36、进一步优选地，所述稳定剂中，所述甜菜碱的工作浓度为0.05m，所述海藻糖的工作浓度为0.08m，所述葡聚糖的工作浓度为0.17mm，所述peg8000的工作浓度为1.67mm。

37、进一步优选地，所述稳定剂中，所述甜菜碱的工作浓度为0.1m，所述海藻糖的工作浓度为0.17mm，所述葡聚糖的工作浓度为0.33mm，所述peg8000的工作浓度为6.67mm。

38、进一步优选地，所述稳定剂中，所述甜菜碱的工作浓度为0.2m，所述海藻糖的工作浓度为0.2m，所述葡聚糖的工作浓度为0.33mm，所述peg8000的工作浓度为0mm。

39、进一步优选地，所述稳定剂中，所述甜菜碱的工作浓度为0.13m，所述海藻糖的工作浓度为0.17m，所述葡聚糖的工作浓度为0.08mm，所述peg8000的工作浓度为6.67mm。

40、最优选地，所述稳定剂中，所述甜菜碱的工作浓度为0.05m，所述海藻糖的工作浓度为0.08m，所述葡聚糖的工作浓度为0.17mm，所述peg8000的工作浓度为1.67mm。

41、优选地，所述稳定剂在所述pcr预混液中的含量为15％v/v～25％v/v。

42、更优选地，所述稳定剂在所述pcr预混液中的含量为20％v/v。

43、优选地，所述dntps的终浓度为0.2mmol/l～0.5mmol/l。

44、更优选地，所述dntps的终浓度为2mmol/l。

45、进一步优选地，所述dntps包括终浓度为0.4mmol/l datp、终浓度为0.4mmol/ldttp、终浓度为0.4mmol/l dctp、终浓度为0.4mmol/l dgtp和终浓度为0.4mmol/l dutp。
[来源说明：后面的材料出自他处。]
**config.mk**
```make
export PLATFORM = sky130hd
export DESIGN_NAME = gate_sweep_ctrl
export DESIGN_NICKNAME = d
export VERILOG_FILES = /design/src/rtl/gate_pkg.sv /design/src/rtl/gate_sweep_ctrl.sv
export SDC_FILE = /design/constraint.sdc
export NUM_CORES = 1
export LEC_CHECK = 0
export CAP_MARGIN = 20
export CORE_AREA = 2 2 53 55
export DETAILED_ROUTE_END_ITERATION = 8
export DIE_AREA = 0 0 55 57
export PLACE_DENSITY = 0.73
export SETUP_SLACK_MARGIN = 0.1
export SYNTH_ARGS = -nofsm -noshare
export SYNTH_HDL_FRONTEND = slang
export SYNTH_SLANG_ARGS = --single-unit
```
**constraint.sdc**
```tcl
create_clock -name clk -period 1.3 [get_ports clk]
set_input_delay 0.195 -clock clk [delete_from_list [all_inputs] [get_ports clk]]
set_output_delay 0.195 -clock clk [all_outputs]
set_load 0.01 [all_outputs]
```
**src/rtl/gate_pkg.sv**
```systemverilog
// rtl/gate_pkg.sv - op encoding, expected truth tables and sweep state encoding
package gate_pkg;

    localparam logic [2:0] OP_AND  = 3'd0;
    localparam logic [2:0] OP_OR   = 3'd1;
    localparam logic [2:0] OP_XOR  = 3'd2;
    localparam logic [2:0] OP_XNOR = 3'd3;
    localparam logic [2:0] OP_NAND = 3'd4;
    localparam logic [2:0] OP_NOR  = 3'd5;

    // Truth tables indexed by {in1,in2}, so bit 3 is the (1,1) response.
    localparam logic [3:0] EXP_AND  = 4'b1000;
    localparam logic [3:0] EXP_OR   = 4'b1110;
    localparam logic [3:0] EXP_XOR  = 4'b0110;
    localparam logic [3:0] EXP_XNOR = 4'b1001;
    localparam logic [3:0] EXP_NAND = 4'b0111;
    localparam logic [3:0] EXP_NOR  = 4'b0001;

    typedef enum logic [1:0] {
        ST_IDLE   = 2'd0,
        ST_APPLY  = 2'd1,
        ST_SAMPLE = 2'd2,
        ST_DONE   = 2'd3
    } sweep_state_t;

    function automatic logic op_is_legal(input logic [2:0] op);
        return op <= OP_NOR;
    endfunction

    function automatic logic gate_eval(input logic [2:0] op, input logic a, input logic b);
        logic r;
        case (op)
            OP_AND:  r = a & b;
            OP_OR:   r = a | b;
            OP_XOR:  r = a ^ b;
            OP_XNOR: r = ~(a ^ b);
            OP_NAND: r = ~(a & b);
            OP_NOR:  r = ~(a | b);
            default: r = 1'b0;
        endcase
        return r;
    endfunction

endpackage

```
**src/rtl/gate_sweep_ctrl.sv**
```systemverilog
// rtl/gate_sweep_ctrl.sv - sweeps a shared gate through all four input vectors
// and compares the captured truth table against an expected one.
module gate_sweep_ctrl
    import gate_pkg::*;
#(
    parameter int unsigned SETTLE = 1
) (
    input  logic       clk,
    input  logic       rst,
    input  logic       start,
    input  logic [2:0] op,
    input  logic [3:0] expected,
    output logic       gate_in1,
    output logic       gate_in2,
    output logic [2:0] gate_op,
    input  logic       gate_out,
    output logic       busy,
    output logic       done,
    output logic [3:0] table_q,
    output logic       pass
);

    localparam logic [3:0] CNT_LAST = 4'(SETTLE - 1);

    sweep_state_t state_q, state_d;
    logic [2:0]   op_q, op_d;
    logic [3:0]   exp_q, exp_d;
    logic [3:0]   table_d;
    logic         pass_d;
    logic [1:0]   idx_q, idx_d;
    logic [3:0]   cnt_q, cnt_d;

    always_ff @(posedge clk) begin
        if (rst) begin
            state_q <= ST_IDLE;
            op_q    <= 3'd0;
            exp_q   <= 4'd0;
            table_q <= 4'd0;
            pass    <= 1'b0;
            idx_q   <= 2'd0;
            cnt_q   <= 4'd0;
        end else begin
            state_q <= state_d;
            op_q    <= op_d;
            exp_q   <= exp_d;
            table_q <= table_d;
            pass    <= pass_d;
            idx_q   <= idx_d;
            cnt_q   <= cnt_d;
        end
    end

    always_comb begin
        state_d  = state_q;
        op_d     = op_q;
        exp_d    = exp_q;
        table_d  = table_q;
        pass_d   = pass;
        idx_d    = idx_q;
        cnt_d    = cnt_q;
        busy     = 1'b0;
        done     = 1'b0;
        gate_in1 = 1'b0;
        gate_in2 = 1'b0;

        case (state_q)
            ST_IDLE: begin
                if (start) begin
                    table_d = 4'd0;
                    pass_d  = 1'b0;
                    idx_d   = 2'd0;
                    cnt_d   = 4'd0;
                    // Reserved ops finish immediately and leave gate_op untouched.
                    if (op_is_legal(op)) begin
                        op_d    = op;
                        exp_d   = expected;
                        state_d = ST_APPLY;
                    end else begin
                        state_d = ST_DONE;
                    end
                end
            end
            ST_APPLY: begin
                busy     = 1'b1;
                gate_in1 = idx_q[1];
                gate_in2 = idx_q[0];
                cnt_d    = cnt_q + 4'd1;
                if (cnt_q == CNT_LAST) begin
                    state_d = ST_SAMPLE;
                end
            end
            ST_SAMPLE: begin
                busy           = 1'b1;
                gate_in1       = idx_q[1];
                gate_in2       = idx_q[0];
                table_d[idx_q] = gate_out;
                cnt_d          = 4'd0;
                // Compare with the just-completed table so pass is valid alongside done.
                if (idx_q == 2'd3) begin
                    pass_d  = (table_d == exp_q);
                    state_d = ST_DONE;
                end else begin
                    idx_d   = idx_q + 2'd1;
                    state_d = ST_APPLY;
                end
            end
            ST_DONE: begin
                done    = 1'b1;
                state_d = ST_IDLE;
            end
            default: begin
                state_d = ST_IDLE;
            end
        endcase
    end

    assign gate_op = op_q;

endmodule

```
==> flow_summary.json <==
{
  "status": "complete, but fails checks",
  "violations": "negative setup slack",
  "ctsHoldBuffers": 0,
  "start_util": 0.430,
  "post_drt_wl_per_cell_um": 15.0,
  "floorplan.rows": 19,
  "fin_crit_ps": 1440,
  "antenna_found_initial": 0,
  "globalRoute.totalOverflow": 0,
  "clockBufferDepth": 2,
  "viasPerCell": 5.22,
  "nets": 201,
  "ant_nets": 0,
  "slowest_delay_ps": 360,
  "p_per_area_nw_per_um2": 920,
  "ios": 23,
  "grt_max_degree": 13,
  "yosys_register_bits": 20,
  "synth_area_um2": 1120,
  "clk_latency_ps": 310,
  "async_reset_ff_frac": 0,
  "drv_slew": 0,
  "ir_drop_uv": 790,
  "synth_edf_count": 0,
  "slew_headroom": 0.794,
  "setup_slack_ps": -135,
  "timing.fmax_ghz": 0.697,
  "finalPower_mw": 1.75,
  "syn2layout_area_growth_pct": 68.7,
  "worstSetupPathType": "reg2out",
  "fin_crit_sh": 1.10,
  "syn_avg_cell_area_um2": 9.00,
  "netlist_instances": 125,
  "endpoint_kind": "output pin",
  "core_area_um2": 2620,
  "dieArea_um2": 3140,
  "synth_top_area_frac": 0.356,
  "grt_pass1_wl_mm": 4.73,
  "synth_seq_area_share": 0.356,
  "wirelength_mm": 3.15,
  "die_h_um": 57,
  "hold_viol_final": 0,
  "cts_tree": "built",
  "ff2ff_setup_slack_ps": -140,
  "drt_pass1_iterations": 4,
  "synth_top_area_cell": "dfxtp_1",
  "gp_congestion": 0.750,
  "required_ps": 1110,
  "synth_top_flop_cell": "dfxtp_1",
  "path_delay_family": "flip-flops",
  "cts-buffers-inserted": 3,
  "grt_pass1_vias": 1100,
  "slowest_stage": "dfxtp_2",
  "min_path_type": "reg2reg",
  "n_antenna_cell": 0,
  "yosys_warnings": 0,
  "clock-skew-final_ps": 7.06,
  "path_clk_slew_ps": 130,
  "rsz0062_at_grt": "yes",
  "io_buffers": 22,
  "tightest_slew_ps": 302,
  "drtIter0Drc": 7,
  "track_usage": 0.213,
  "cp_cell_sequence": "inv_2, ha_4, and2_1, buf_2",
  "ctsHtreeMaxLevel": 1,
  "layout-drive-gt1-share": 0.508,
  "start_kind": "register",
  "cts.sinks": 20,
  "vias": 1096,
  "syn_nets": 146,
  "ys_top_cells_by_area": "dfxtp_1 36%, mux2i_1 13%, ha_1 11%",
  "synth_cell_type_count": 28,
  "cp.arrival_ps": 1240,
  "yosysMostFrequentCell": "dfxtp_1",
  "setup_viol": 23,
  "drc": 0,
  "timing.hold.ws_ps": 479,
  "root_buffer": "clkbuf_4",
  "fp.dieW_um": 55,
  "timing.max_cap.violations": 0,
  "leakagePower_nw": 0.780,
  "fin_tns_setup_ps": -1660,
  "hpwl_mm": 2.18,
  "cp_max_fo": 4,
  "crit_buf_inv": 2,
  "synth_commonest_cells": "20 x dfxtp_1, 17 x nor2_1, 15 x mux2i_1"
}
[stage by stage]
stage,worst slack (ps),area (um2),utilization,instances
2_1_floorplan,-64.2,1180,-,125
3_3_place_gp,-195,1620,0.618,199
3_5_place_dp,-241,1620,0.618,199
4_1_cts,-128,1810,0.694,209
5_1_grt,-189,1900,0.726,210
6_report,-135,1900,0.726,210
[path summary, 6_finish.rpt]
path	startpoint	end	cells past startpoint
max	state_q[1]	gate_in1	4
min	table_q[2]	table_q[2]	2
max reg2reg	cnt_q[0]	state_q[0]	6
min reg2reg	table_q[2]	table_q[2]	2
[registers in the layout, indices dropped and copies added, names as in the netlist]
signal,cells
idx_q,2
gate_op,3
cnt_q,4
table_q,4
pass,1
state_q,2
exp_q,4
[tightest hold or removal path: cells and delay by family, from the launching register on]
kind / cells / cell delay [ps]
flops: 1 / 360
compound gates: 2 / 100
[layout by cell type, fill, tap and decap left out, types with 2 or more instances in the layout]
| cell type | n |
|---|---|
| buf_4 | 24 |
| nor2_1 | 16 |
| mux2i_1 | 12 |
| dfxtp_1 | 10 |
| clkdlybuf4s50_1 | 10 |
| buf_6 | 10 |
| dfxtp_2 | 8 |
| dlygate4sd2_1 | 6 |
| inv_2 | 4 |
| a21oi_2 | 4 |
| nand3_1 | 4 |
| o21ai_1 | 4 |
| a21oi_1 | 4 |
| xor2_1 | 4 |
| ha_2 | 4 |
| ha_4 | 4 |
| nor3b_2 | 3 |
| o21ai_2 | 3 |
| clkbuf_4 | 3 |
| inv_1 | 2 |
| a21oi_4 | 2 |
| mux2i_4 | 2 |
| a21o_1 | 2 |
| nor2b_4 | 2 |
| nand3_2 | 2 |
| nand3b_1 | 2 |
| ha_1 | 2 |
| dfxtp_4 | 2 |
| clkdlybuf4s15_1 | 2 |
[where the power goes]
group	internal, mW	switching (mW)
sequential	0.639	0.0183
combinational	0.308	0.252
clock	0.312	0.218
total	1.26	0.488
[kinds of logic (layout without fill, tap and decap cells)]
family / Yosys count / count (layout) / synth area share
and+or+nand+nor: 41 / 41 / 0.194
AOI/OAI and AO/OA: 24 / 24 / 0.138
DFF: 20 / 20 / 0.356
muxes: 15 / 15 / 0.133
buffers and inverters: 11 / 65 / 0.0367
adders and majority gates: 10 / 10 / 0.111
xor gates and xnor gates: 4 / 4 / 0.0311
[layout make-up]
cell class | instances | area (um2)
clock buffers | 3 | 22.5
fillers | 195 | 717
well taps | 31 | 38.8
flip-flops and latches | 20 | 418
multi-input cells | 94 | 870
inverters | 7 | 28.8
clock inverters | 1 | 30.0
repair buffers | 54 | 490
[repair_timing]
action,4_1_cts,5_1_grt
cloned,0,0
endpoints found under the setup margin,32,26
gates resized for setup,64,21
pin swaps,18,12
setup buffers,6,1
46、更优选地，所述pcr反应酶包括终浓度为0.06u/μl～0.24u/μl的热启动taq抗体酶、终浓度为0.06u/μl～0.24u/μl的taq酶和终浓度为0.01u/μl～0.04u/μl的udg酶。

47、进一步优选地，热启动taq抗体酶终浓度为0.12u/μl。

48、进一步优选地，taq酶终浓度为0.12u/μl。

49、进一步优选地，udg酶终浓度为0.02u/μl。

50、更进一步优选地，所述pcr反应酶还包括终浓度为3.6％v/v的稀释液，所述稀释液的主要成分为：tris-hcl，ph 9.0，15mm；kcl，100mm；乙二胺四乙酸(edta)，ph 8.0，0.1mm；tween-20，0.5％v/v；乙基苯基聚乙二醇(np-40)，4ml；二硫苏糖醇(dtt)，1mm；丙三醇(甘油)，50％v/v。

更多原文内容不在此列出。